Anyone can answer questions; but it’s much trickier to ask them. So what questions should one ask an old-pro like Chris Matthews? For all his “hard-ball” spiel, Matthews was a master interviewer because he somehow automatically established an intimacy with his guests. It was as if he’d known the guest forever. I hope I did a little bit of the same in my KEEN ON Interview with Matthews below.
Sometimes, however, the questions almost seem to ask themselves. It wasn’t difficult, for example, to find the right questions to ask the U.S. Congressman, Ruben Gallego, about the American war in Iraq. Gallego, the Democratic Congressman from the Seventh District of Arizona, whose tragic involvement in the Second Iraq War is memorialized in his new book, was astonishing candid in the KEEN ON conversation below.
It’s not just Gallego who has spoken to me about the disaster in Iraq. Indeed, as both Robert Draper and Juan Cole have argued on KEEN ON that this was the most disastrous war in American history. And the catastrophe in Iraq was only underlined in my conversation this week with Tom Clavin, about Lightning Down, his new WW2 book about a young American airman from Kansas imprisoned in Buchenwald. I guess Americans still need the nostalgia of these kinds of books to remind themselves that they were once innocent, perhaps even good. But in a contemporary America struggling to reinvent itself in our new multipolar world, Ruben Gallego’s truth-telling is way more essential.
Everything, I suppose, can be explained as a kind of war - even music. As Led Zeppelin biographer Bob Spitz told me this week, what made the British band so popular was their transformation of the 60’s gig into a 70’s teenage male testosterone driven kind of war. Up to Zeppelin, it was only girls who screamed at concerts. Zeppelin changed everything. Stairway To Heaven, indeed.
Fortunately, most musicians aren’t soldiers. And I particularly enjoyed my KEEN ON interview below with Mike Mattison and Ernest Suarez about the poetic origins of the blues.
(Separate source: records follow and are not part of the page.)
==> src/rtl/fetch_queue.sv <==
// fetch_queue: per-instruction fetch queue between IF1 and decode.
//   Accepts one 2-slot fetch packet per cycle, compacts the valid slots
//   (in slot order) into a circular queue, and presents head / head+1
//   first-word-fall-through for dual-issue decode. Decode pops 0..2 per cycle.
//   PC, badv and metadata are kept per instruction, so a packet may be split
//   across two pops.
// Ports:
//   clk, rstn            clock, synchronous active-low reset
//   flush                discard all contents (beats write and pop)
//   in_valid/in_mask     packet present / per-slot valid ([0]=slot0)
//   in_inst0/1, in_pc    slot instructions; slot1 PC is in_pc+4
//   in_badv, in_meta     per-packet data copied to every written slot
//   in_ready             packet accepted when in_valid=1 (>=2 free entries)
//   nearly_full, count   free < NF_THRESH / occupancy 0..DEPTH
//   out_valid[1:0]       head / head+1 present
//   out_*0, out_*1       head / head+1 fields (defaults when not present)
//   pop_cnt              instructions consumed this cycle (0..2)
`ifndef INST_NOP
`define INST_NOP 32'h0340_0000
`endif
`ifndef PC_RESET
`define PC_RESET 32'h1C00_0000
`endif

module fetch_queue #(
  parameter int DEPTH     = 16,
  parameter int LOG_DEPTH = 4,
  parameter int META_W    = 45,
  parameter int NF_THRESH = 4
) (
  input  logic                 clk,
  input  logic                 rstn,
  input  logic                 flush,
  input  logic                 in_valid,
  input  logic [1:0]           in_mask,
  input  logic [31:0]          in_inst0,
  input  logic [31:0]          in_inst1,
  input  logic [31:0]          in_pc,
  input  logic [31:0]          in_badv,
  input  logic [META_W-1:0]    in_meta,
  output logic                 in_ready,
  output logic                 nearly_full,
  output logic [LOG_DEPTH:0]   count,
  output logic [1:0]           out_valid,
  output logic [31:0]          out_inst0,
  output logic [31:0]          out_inst1,
  output logic [31:0]          out_pc0,
  output logic [31:0]          out_pc1,
  output logic [31:0]          out_badv0,
  output logic [31:0]          out_badv1,
  output logic [META_W-1:0]    out_meta0,
  output logic [META_W-1:0]    out_meta1,
  input  logic [1:0]           pop_cnt
);

  localparam logic [LOG_DEPTH:0] DEPTH_C = (LOG_DEPTH+1)'(DEPTH);
  localparam logic [LOG_DEPTH:0] NF_C    = (LOG_DEPTH+1)'(NF_THRESH);

  logic [31:0]          inst_q [DEPTH];
  logic [31:0]          pc_q   [DEPTH];
  logic [31:0]          badv_q [DEPTH];
  logic [META_W-1:0]    meta_q [DEPTH];

  logic [LOG_DEPTH-1:0] rd_ptr, wr_ptr, wr_ptr1;
  logic [LOG_DEPTH:0]   count_q, free, count_nxt;
  logic [1:0]           n_wr, wr_n, pop_req, eff_pop;
  logic                 wr_en;
  logic [31:0]          first_inst, first_pc;

  // Status is derived from registered count only: no path from pop_cnt.
  assign free        = DEPTH_C - count_q;
  assign in_ready    = free >= (LOG_DEPTH+1)'(2);
  assign nearly_full = free < NF_C;
  assign count       = count_q;

  assign wr_en   = in_valid && in_ready;
  assign n_wr    = {1'b0, in_mask[0]} + {1'b0, in_mask[1]};
  assign wr_n    = wr_en ? n_wr : 2'd0;
  assign wr_ptr1 = wr_ptr + 1'b1;

  // Over-pop is clamped to occupancy; pop_cnt=3 is treated as 2 first.
  assign pop_req = (pop_cnt == 2'd3) ? 2'd2 : pop_cnt;
  assign eff_pop = ({{(LOG_DEPTH-1){1'b0}}, pop_req} > count_q) ? count_q[1:0] : pop_req;

  assign count_nxt = count_q + {{(LOG_DEPTH-1){1'b0}}, wr_n}
                             - {{(LOG_DEPTH-1){1'b0}}, eff_pop};

  // Compaction: the lowest valid slot always lands at wr_ptr.
  assign first_inst = in_mask[0] ? in_inst0 : in_inst1;
  assign first_pc   = in_mask[0] ? in_pc    : in_pc + 32'd4;

  always_ff @(posedge clk) begin
    if (!rstn || flush) begin
      rd_ptr  <= '0;
      wr_ptr  <= '0;
      count_q <= '0;
    end else begin
      assert ({{(LOG_DEPTH-1){1'b0}}, pop_cnt} <= count_q)
        else $warning("fetch_queue: pop_cnt %0d exceeds count %0d", pop_cnt, count_q);
      rd_ptr  <= rd_ptr + {{(LOG_DEPTH-2){1'b0}}, eff_pop};
      wr_ptr  <= wr_ptr + {{(LOG_DEPTH-2){1'b0}}, wr_n};
      count_q <= count_nxt;
    end
  end

  // Storage is deliberately not reset.
  always_ff @(posedge clk) begin
    if (rstn && !flush && wr_en) begin
      if (n_wr != 2'd0) begin
        inst_q[wr_ptr] <= first_inst;
        pc_q[wr_ptr]   <= first_pc;
        badv_q[wr_ptr] <= in_badv;
        meta_q[wr_ptr] <= in_meta;
      end
      if (n_wr == 2'd2) begin
        inst_q[wr_ptr1] <= in_inst1;
        pc_q[wr_ptr1]   <= in_pc + 32'd4;
        badv_q[wr_ptr1] <= in_badv;
        meta_q[wr_ptr1] <= in_meta;
      end
    end
  end

  logic [1:0][31:0]       lane_inst, lane_pc, lane_badv;
  logic [1:0][META_W-1:0] lane_meta;

  for (genvar k = 0; k < 2; k++) begin : g_lane
    logic [LOG_DEPTH-1:0] idx;
    assign idx          = rd_ptr + LOG_DEPTH'(k);
    assign out_valid[k] = count_q > (LOG_DEPTH+1)'(k);
    assign lane_inst[k] = out_valid[k] ? inst_q[idx] : `INST_NOP;
    assign lane_pc[k]   = out_valid[k] ? pc_q[idx]   : `PC_RESET;
    assign lane_badv[k] = out_valid[k] ? badv_q[idx] : `PC_RESET;
    assign lane_meta[k] = out_valid[k] ? meta_q[idx] : '0;
  end

  assign out_inst0 = lane_inst[0];
  assign out_inst1 = lane_inst[1];
  assign out_pc0   = lane_pc[0];
  assign out_pc1   = lane_pc[1];
  assign out_badv0 = lane_badv[0];
  assign out_badv1 = lane_badv[1];
  assign out_meta0 = lane_meta[0];
  assign out_meta1 = lane_meta[1];

endmodule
Other KEEN ON highlights last week included:
Pulitzer Prize wining writer and New York Times columnist Linda Greenhouse on the Supreme Court crisis.
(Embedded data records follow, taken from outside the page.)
===== src/rtl/cpu_pkg.sv =====
// Shared definitions for the CHARIS-subset multicycle control path:
// opcodes, ALU and immediate-extension codes, FSM state and instruction classes.
package cpu_pkg;

    localparam int ALU_W = 4;
    localparam int IMM_W = 2;

    localparam logic [5:0] OP_RTYPE = 6'b100000;
    localparam logic [5:0] OP_LI    = 6'b111000;
    localparam logic [5:0] OP_LUI   = 6'b111001;
    localparam logic [5:0] OP_ADDI  = 6'b110000;
    localparam logic [5:0] OP_ANDI  = 6'b110010;
    localparam logic [5:0] OP_ORI   = 6'b110011;
    localparam logic [5:0] OP_B     = 6'b111111;
    localparam logic [5:0] OP_BEQ   = 6'b000000;
    localparam logic [5:0] OP_BNE   = 6'b000001;
    localparam logic [5:0] OP_LB    = 6'b000011;
    localparam logic [5:0] OP_LW    = 6'b001111;
    localparam logic [5:0] OP_SB    = 6'b000111;
    localparam logic [5:0] OP_SW    = 6'b011111;

    localparam logic [ALU_W-1:0] ALU_ADD = 4'b0000;
    localparam logic [ALU_W-1:0] ALU_SUB = 4'b0001;
    localparam logic [ALU_W-1:0] ALU_AND = 4'b0010;
    localparam logic [ALU_W-1:0] ALU_OR  = 4'b0011;
    localparam logic [ALU_W-1:0] ALU_NOT = 4'b0100;
    localparam logic [ALU_W-1:0] ALU_SRA = 4'b1000;
    localparam logic [ALU_W-1:0] ALU_SRL = 4'b1001;
    localparam logic [ALU_W-1:0] ALU_SLL = 4'b1010;
    localparam logic [ALU_W-1:0] ALU_ROL = 4'b1100;
    localparam logic [ALU_W-1:0] ALU_ROR = 4'b1101;

    localparam logic [IMM_W-1:0] IMM_SIGN     = 2'b00;
    localparam logic [IMM_W-1:0] IMM_ZERO     = 2'b01;
    localparam logic [IMM_W-1:0] IMM_HI16     = 2'b10;
    localparam logic [IMM_W-1:0] IMM_SIGN_SH2 = 2'b11;

    typedef enum logic [9:0] {
        S_FETCH    = 10'b0000000001,
        S_DECODE   = 10'b0000000010,
        S_EXEC_R   = 10'b0000000100,
        S_EXEC_I   = 10'b0000001000,
        S_WB_ALU   = 10'b0000010000,
        S_MEM_ADDR = 10'b0000100000,
        S_MEM_RD   = 10'b0001000000,
        S_WB_MEM   = 10'b0010000000,
        S_MEM_WR   = 10'b0100000000,
        S_BRANCH   = 10'b1000000000
    } state_t;

    typedef enum logic [2:0] {
        CLS_RTYPE,
        CLS_ITYPE,
        CLS_LOAD,
        CLS_STORE,
        CLS_BRANCH,
        CLS_ILLEGAL
    } instr_class_t;

    typedef enum logic [1:0] {
        BR_ALWAYS,
        BR_EQ,
        BR_NE
    } br_kind_t;

endpackage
A history of both public and private libraries.
Four 20th century English women who reinvented the philosophy of ethics.
Upcoming KEEN ON interviews this week include with Neal Stephenson about his eagerly awaited new novel Termination Shock. So please remember to subscribe to the KEEN ON podcast as well as the Lithub YouTube page. You can also watch KEEN ON live by following me on Twitter or LinkedIn or by subscribing to the Lithub Facebook page.
Enjoy the show!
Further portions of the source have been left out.